According to Dr. William Li
Treatments for halting the growth of cancer-feeding blood vessels could be key to treating tumors and could also have positive effects on reducing obesity, according to Dr. William Li, head of the Angiogenesis Foundation, a non-profit behind much of the research into these new treatments.
The treatments inhibit a process that occurs naturally in our bodies, called angiogenesis.
Cancer cells mutate and gain the ability to release lots of angiogenesis factors that tip the balance in favor of blood vessels invading the cancer. Once those vessels invade a tumor, it can expand, and the same vessels feeding the tumor allows cancer cells to then exit into the circulation as metastases. This late stage of cancer is the one at which the disease is most likely to be diagnosed but the most difficult to treat.
But if angiogenesis is a tipping point between a harmless cancer and a harmful one, then one major part of treating cancer would be cutting its blood supply.
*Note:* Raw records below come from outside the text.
This is an optimization exercise on Yosys and OpenROAD, whose aim is small area, a short achievable clock period and few clock cycles, not a production implementation. At most, simulation tests tie the RTL to the original design; equivalence was not proved. Power figures rest on the tool's default switching activity, not on a simulated workload.

==> inputs of run a <==
// sprite_renderer
module sprite_renderer (
    input  wire        clk,
    input  wire        rst,
    input  wire [15:0] cfg_tile_mult,
    input  wire [16:0] cfg_tile_len,     
    input  wire [1:0]  cfg_pal_cnt,      
    input  wire [15:0] cfg_nent0,        
    input  wire [15:0] cfg_nent1,        
    input  wire        cfg_debug,
    input  wire        pal_we,
    input  wire        pal_slot,
    input  wire [3:0]  pal_idx,
    input  wire [15:0] pal_wdata,
    input  wire        start,
    input  wire [15:0] attr0,
    input  wire [15:0] attr1,
    input  wire [15:0] attr2,
    output wire        ready,
    output reg         tile_req,
    output reg  [13:0] tile_addr,
    input  wire        tile_gnt,
    input  wire [31:0] tile_rdata,
    output reg         pix_valid,
    output reg  [5:0]  pix_x,
    output reg  [5:0]  pix_y,
    output wire [31:0] pix_rgba,
    output reg         done,
    output wire [6:0]  spr_w,
    output wire [6:0]  spr_h,
    output reg         ev_tile_oor,
    output reg         ev_pidx_oor,
    output reg         ev_pnum_oor
);
Settings: LEC_CHECK=0, ABC_AREA=0, CAP_MARGIN=20, CORE_MARGIN=2, CORE_UTILIZATION=55, CTS_CLUSTER_DIAMETER=80, CTS_CLUSTER_SIZE=24, PLACE_DENSITY=0.7, SLEW_MARGIN=20; clock period 8.0 ns.
standard.sh (not shown) runs the stock make flow with config.mk's settings and CLKGATE_MAP_FILE= SYNTH_SCRIPT=/design/flow/synth_recipe.tcl, a recipe that flattens the netlist after the stock synthesis.
==> flow/flow/run.sh <==
#!/bin/bash
# The standard layout (standard.sh: standard synthesis, floorplan, place,
# CTS, route), with two extra ORFS settings: the port buffers are buf_2 cells
# and repair_timing aims for a larger setup slack. Output goes to
# standard_flow.log in this folder (ORFS's own step logs are under orfs/logs).
set -euo pipefail
bash standard.sh \
  "BUFFER_PORTS_ARGS=-buffer_cell sky130_fd_sc_hd__buf_2" \
  SETUP_SLACK_MARGIN=5.4 \
  finish > standard_flow.log 2>&1
==> run b: changes against run a <==
--- a/flow/design.v
+++ b/flow/design.v
@@ -106,70 +106,66 @@
                 pal1[pw_idx] <= pw_data;
             else
                 pal0[pw_idx] <= pw_data;
         end
     end
-    reg st_idle, busy, st_mul, st_chk, st_run;
+    reg st_idle, st_mul, st_chk, st_run;
     assign ready = st_idle;
-    wire idle = ~busy;
-    wire accept = idle & start;
+    wire accept = st_idle & start;
     reg [3:0]  wsel, hsel;       
     reg        hf, vf;
     reg        slot;
     wire [1:0] a_shape   = attr0[15:14];
     wire [1:0] a_size    = attr1[15:14];
     wire [3:0] a_pnum    = attr2[15:12];
     wire       a_pnum_ok = ({2'b00, a_pnum} < {4'b0000, cfg_pal_cnt});
-    reg [3:0] wsel_o, hsel_o;
-    reg       pnum_bad;
-    assign spr_w = {wsel_o, 3'b000};
-    assign spr_h = {hsel_o, 3'b000};
+    assign spr_w = {wsel, 3'b000};
+    assign spr_h = {hsel, 3'b000};
     always @(posedge clk) begin
-        if (idle) begin
+        if (st_idle) begin
             wsel        <= w_oh(a_shape, a_size);
             hsel        <= h_oh(a_shape, a_size);
             hf          <= ~attr0[8] & attr1[12];
             vf          <= ~attr0[8] & attr1[13];
             slot        <= a_pnum_ok & a_pnum[0];
-            pnum_bad    <= ~a_pnum_ok;
+            ev_pnum_oor <= ~a_pnum_ok;
         end
-        wsel_o      <= wsel;
-        hsel_o      <= hsel;
-        ev_pnum_oor <= pnum_bad;
     end
-    reg [11:0] tcnt;             
     reg        dbg_r;
     reg        nbig_r;
     reg [3:0]  nlo_r;
     always @(posedge clk) begin
-        tcnt     <= cfg_tile_len[16:5];
         dbg_r    <= cfg_debug;
         nbig_r   <= slot ? |cfg_nent1[15:4] : |cfg_nent0[15:4];
         nlo_r    <= slot ? cfg_nent1[3:0] : cfg_nent0[3:0];
     end
     reg [15:0] ms;               
     reg [10:0] ts;               
     reg        tbig;             
+    reg [10:0] acc;
     reg        ovf;
-    wire [10:0] acc      = tile_addr[13:3];
     wire [11:0] acc_sum  = {1'b0, acc} + {1'b0, ts};
     wire        mul_last = ~(|ms[15:1]);
     always @(posedge clk) begin
-        if (idle) begin
+        if (st_idle) begin
             ms   <= cfg_tile_mult;
             ts   <= {1'b0, attr2[9:0]};
             tbig <= 1'b0;
         end else begin
             ms   <= {1'b0, ms[15:1]};
             ts   <= {ts[9:0], 1'b0};
             tbig <= tbig | ts[10];
         end
-        if (idle)
-            ovf <= 1'b0;
-        else if (ms[0])
+        if (st_idle) begin
+            acc  <= 11'd0;
+            ovf  <= 1'b0;
+        end else if (ms[0]) begin
+            acc <= acc_sum[10:0];
             ovf <= ovf | acc_sum[11] | tbig;
+        end
     end
+    wire [11:0] tcnt     = cfg_tile_len[16:5];
     wire        fit0     = ({ovf, acc} < tcnt);
     reg         fitnext;     
     always @(posedge clk)
         fitnext <= (({1'b0, tile_addr[13:3]} + 12'd1) < tcnt);
     reg [31:0] w0, w1;
@@ -224,11 +220,10 @@
     wire occ0 = ~f0_n & ~f1_n;               
     wire occ1 = ~(f0_n & f1_n);              
     always @(posedge clk) begin
         if (rst) begin
             st_idle  <= 1'b1;
-            busy     <= 1'b0;
             st_mul   <= 1'b0;
             st_chk   <= 1'b0;
             st_run   <= 1'b0;
             tile_req <= 1'b0;
             fetching <= 1'b0;
@@ -239,11 +234,10 @@
         end else begin
             done <= 1'b0;
             arr  <= acc_gnt;
             if (accept) begin
                 st_idle <= 1'b0;
-                busy    <= 1'b1;
                 st_mul  <= 1'b1;
             end
             if (st_mul & mul_last) begin
                 st_mul <= 1'b0;
                 st_chk <= 1'b1;
@@ -264,38 +258,35 @@
                 end
             end
             if (st_run & ~fetching & ~arr & ~f0 & ~f1) begin
                 st_run  <= 1'b0;
                 st_idle <= 1'b1;
-                busy    <= 1'b0;
                 done    <= 1'b1;
             end
             f0 <= f0_n;
             f1 <= f1_n;
             if (arr) wp <= ~wp;
             if (fin) rp <= ~rp;
         end
     end
     always @(posedge clk) begin
-        if (idle)
-            tile_addr <= 14'd0;
-        else if (ms[0])
-            tile_addr <= {acc_sum[10:0], 3'b000};
-        else
-            tile_addr <= tile_addr + {13'd0, acc_gnt};
-        if (idle)
+        if (st_chk)
+            tile_addr <= {acc, 3'b000};
+        else if (acc_gnt)
+            tile_addr <= tile_addr + 14'd1;
+        if (st_idle)
             cells_left <= n_cells(a_shape, a_size);
         else if (acc_gnt & cell_end)
             cells_left <= cells_left - 7'd1;
-        if (idle)
+        if (st_idle)
             ev_tile_oor <= 1'b0;
         else if (st_chk & ~fit0)
             ev_tile_oor <= 1'b1;
         else if (acc_gnt & cell_end & ~last_cell & ~fitnext)
             ev_tile_oor <= 1'b1;
         oor_r <= arr ? {|in_oor[7:4], |in_oor[3:0]} : 2'd0;
-        if (idle)
+        if (st_idle)
             ev_pidx_oor <= 1'b0;
         else if (|oor_r)
             ev_pidx_oor <= 1'b1;
         if (arr & ~wp) begin
             w0 <= tile_rdata;
@@ -307,11 +298,11 @@
             w1 <= tile_rdata;
             m1 <= in_draw;
         end else if (af & rp) begin
             m1 <= rem;
         end
-        if (idle) begin
+        if (st_idle) begin
             tx <= 3'd0; ty <= 3'd0; py <= 3'd0;
         end else if (fin_d) begin
             py <= py + 3'd1;
             if (&py) begin
                 if (tx == twm1) begin
--- a/flow/flow/run.sh
+++ b/flow/flow/run.sh
@@ -4,7 +4,7 @@
 # and repair_timing aims for a larger setup slack. Output goes to
 # standard_flow.log in this folder (ORFS's own step logs are under orfs/logs).
 set -euo pipefail
 bash standard.sh \
   "BUFFER_PORTS_ARGS=-buffer_cell sky130_fd_sc_hd__buf_2" \
-  SETUP_SLACK_MARGIN=5.4 \
+  SETUP_SLACK_MARGIN=5.3 \
   finish > standard_flow.log 2>&1
ABC_AREA = 1   (was 0)
CORE_UTILIZATION = 40   (was 55)
PLACE_DENSITY = 0.6   (was 0.7)
==> run c: changes against run a <==
--- a/flow/flow/run.sh
+++ b/flow/flow/run.sh
@@ -4,7 +4,7 @@
 # and repair_timing aims for a larger setup slack. Output goes to
 # standard_flow.log in this folder (ORFS's own step logs are under orfs/logs).
 set -euo pipefail
 bash standard.sh \
   "BUFFER_PORTS_ARGS=-buffer_cell sky130_fd_sc_hd__buf_2" \
-  SETUP_SLACK_MARGIN=5.4 \
+  SETUP_SLACK_MARGIN=5.45 \
   finish > standard_flow.log 2>&1
ABC_AREA = 1   (was 0)
CTS_CLUSTER_DIAMETER = 90   (was 80)
CTS_CLUSTER_SIZE = 30   (was 24)
==> run d: changes against run a <==
--- a/flow/design.v
+++ b/flow/design.v
@@ -106,70 +106,66 @@
                 pal1[pw_idx] <= pw_data;
             else
                 pal0[pw_idx] <= pw_data;
         end
     end
-    reg st_idle, busy, st_mul, st_chk, st_run;
+    reg st_idle, st_mul, st_chk, st_run;
     assign ready = st_idle;
-    wire idle = ~busy;
-    wire accept = idle & start;
+    wire accept = st_idle & start;
     reg [3:0]  wsel, hsel;       
     reg        hf, vf;
     reg        slot;
     wire [1:0] a_shape   = attr0[15:14];
     wire [1:0] a_size    = attr1[15:14];
     wire [3:0] a_pnum    = attr2[15:12];
     wire       a_pnum_ok = ({2'b00, a_pnum} < {4'b0000, cfg_pal_cnt});
-    reg [3:0] wsel_o, hsel_o;
-    reg       pnum_bad;
-    assign spr_w = {wsel_o, 3'b000};
-    assign spr_h = {hsel_o, 3'b000};
+    assign spr_w = {wsel, 3'b000};
+    assign spr_h = {hsel, 3'b000};
     always @(posedge clk) begin
-        if (idle) begin
-            wsel        <= w_oh(a_shape, a_size);
-            hsel        <= h_oh(a_shape, a_size);
+        wsel        <= ({4{st_idle}} & w_oh(a_shape, a_size)) | ({4{~st_idle}} & wsel);
+        hsel        <= ({4{st_idle}} & h_oh(a_shape, a_size)) | ({4{~st_idle}} & hsel);
+        ev_pnum_oor <= (st_idle & ~a_pnum_ok) | (~st_idle & ev_pnum_oor);
+        if (st_idle) begin
             hf          <= ~attr0[8] & attr1[12];
             vf          <= ~attr0[8] & attr1[13];
             slot        <= a_pnum_ok & a_pnum[0];
-            pnum_bad    <= ~a_pnum_ok;
         end
-        wsel_o      <= wsel;
-        hsel_o      <= hsel;
-        ev_pnum_oor <= pnum_bad;
     end
-    reg [11:0] tcnt;             
     reg        dbg_r;
     reg        nbig_r;
     reg [3:0]  nlo_r;
     always @(posedge clk) begin
-        tcnt     <= cfg_tile_len[16:5];
         dbg_r    <= cfg_debug;
         nbig_r   <= slot ? |cfg_nent1[15:4] : |cfg_nent0[15:4];
         nlo_r    <= slot ? cfg_nent1[3:0] : cfg_nent0[3:0];
     end
     reg [15:0] ms;               
     reg [10:0] ts;               
     reg        tbig;             
+    reg [10:0] acc;
     reg        ovf;
-    wire [10:0] acc      = tile_addr[13:3];
     wire [11:0] acc_sum  = {1'b0, acc} + {1'b0, ts};
     wire        mul_last = ~(|ms[15:1]);
     always @(posedge clk) begin
-        if (idle) begin
+        if (st_idle) begin
             ms   <= cfg_tile_mult;
             ts   <= {1'b0, attr2[9:0]};
             tbig <= 1'b0;
         end else begin
             ms   <= {1'b0, ms[15:1]};
             ts   <= {ts[9:0], 1'b0};
             tbig <= tbig | ts[10];
         end
-        if (idle)
-            ovf <= 1'b0;
-        else if (ms[0])
+        if (st_idle) begin
+            acc  <= 11'd0;
+            ovf  <= 1'b0;
+        end else if (ms[0]) begin
+            acc <= acc_sum[10:0];
             ovf <= ovf | acc_sum[11] | tbig;
+        end
     end
+    wire [11:0] tcnt     = cfg_tile_len[16:5];
     wire        fit0     = ({ovf, acc} < tcnt);
     reg         fitnext;     
     always @(posedge clk)
         fitnext <= (({1'b0, tile_addr[13:3]} + 12'd1) < tcnt);
     reg [31:0] w0, w1;
@@ -224,11 +220,10 @@
     wire occ0 = ~f0_n & ~f1_n;               
     wire occ1 = ~(f0_n & f1_n);              
     always @(posedge clk) begin
         if (rst) begin
             st_idle  <= 1'b1;
-            busy     <= 1'b0;
             st_mul   <= 1'b0;
             st_chk   <= 1'b0;
             st_run   <= 1'b0;
             tile_req <= 1'b0;
             fetching <= 1'b0;
@@ -239,11 +234,10 @@
         end else begin
             done <= 1'b0;
             arr  <= acc_gnt;
             if (accept) begin
                 st_idle <= 1'b0;
-                busy    <= 1'b1;
                 st_mul  <= 1'b1;
             end
             if (st_mul & mul_last) begin
                 st_mul <= 1'b0;
                 st_chk <= 1'b1;
@@ -264,38 +258,35 @@
                 end
             end
             if (st_run & ~fetching & ~arr & ~f0 & ~f1) begin
                 st_run  <= 1'b0;
                 st_idle <= 1'b1;
-                busy    <= 1'b0;
                 done    <= 1'b1;
             end
             f0 <= f0_n;
             f1 <= f1_n;
             if (arr) wp <= ~wp;
             if (fin) rp <= ~rp;
         end
     end
     always @(posedge clk) begin
-        if (idle)
-            tile_addr <= 14'd0;
-        else if (ms[0])
-            tile_addr <= {acc_sum[10:0], 3'b000};
+        if (st_chk)
+            tile_addr <= {acc, 3'b000};
         else
             tile_addr <= tile_addr + {13'd0, acc_gnt};
-        if (idle)
+        if (st_idle)
             cells_left <= n_cells(a_shape, a_size);
         else if (acc_gnt & cell_end)
             cells_left <= cells_left - 7'd1;
-        if (idle)
+        if (st_idle)
             ev_tile_oor <= 1'b0;
         else if (st_chk & ~fit0)
             ev_tile_oor <= 1'b1;
         else if (acc_gnt & cell_end & ~last_cell & ~fitnext)
             ev_tile_oor <= 1'b1;
         oor_r <= arr ? {|in_oor[7:4], |in_oor[3:0]} : 2'd0;
-        if (idle)
+        if (st_idle)
             ev_pidx_oor <= 1'b0;
         else if (|oor_r)
             ev_pidx_oor <= 1'b1;
         if (arr & ~wp) begin
             w0 <= tile_rdata;
@@ -307,11 +298,11 @@
             w1 <= tile_rdata;
             m1 <= in_draw;
         end else if (af & rp) begin
             m1 <= rem;
         end
-        if (idle) begin
+        if (st_idle) begin
             tx <= 3'd0; ty <= 3'd0; py <= 3'd0;
         end else if (fin_d) begin
             py <= py + 3'd1;
             if (&py) begin
                 if (tx == twm1) begin
ABC_AREA = 1   (was 0)
CORE_UTILIZATION = 60   (was 55)
PLACE_DENSITY = 0.75   (was 0.7)
==> reports/summary.log <==
[cells_and_area] Non-Clock Inverter Count 158
[die] standard-cell row count 86
[clock_tree] number of sinks on the clock net 743
[die] Chip Width 239.7 um
[run_status] status complete, no violations
[placed_design] Worst Setup Slack post-DPL 4427 ps
[routing] first-pass iteration count of the detailed router 6
[clock_tree] later-pin clock latency in the skew report 600 ps
[global_route] number of global-route vias before repair 20520
[cells_and_area] FF/Latch Area 20780 um^2
[clock_tree] number of instances resized during post-cts repair 115
[placed_design] weighted congestion at the end of routability-driven global placement 0.8754
[timing] worst slack on hold paths 353.0 ps
[critical_path] critical path class reg2out
[critical_path] count of cell instances traversed by the critical path 1
[routing] detailed-routed wire length on met3 6310 um
[global_route] met2 track demand over resource in global routing 44.92%
[yosys] leading post-synthesis cells by instance count edfxtp_1, nand2_1, nor2_1
[global_route] antenna violations before repair 1
[yosys] register bit total from synthesis 743
[cells_and_area] number of fill cells in the layout 4246
[min_path] hold endpoint ev_pnum_oor$_DFF_P_
(the above is from run c)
There are already pioneer treatments available for humans – called anti-angiogenic treatments – that became available starting in 2004, using 12 different drugs to treat 11 different cancer types. Another 100 or so drugs are in the pipeline.
The results of the treatments are that there has been a 70 to 100 percent improvement in survival for people with kidney cancers, colo-rectal cancer, and gastrointestinal tumors. For other cancer types, the improvements have only been mild.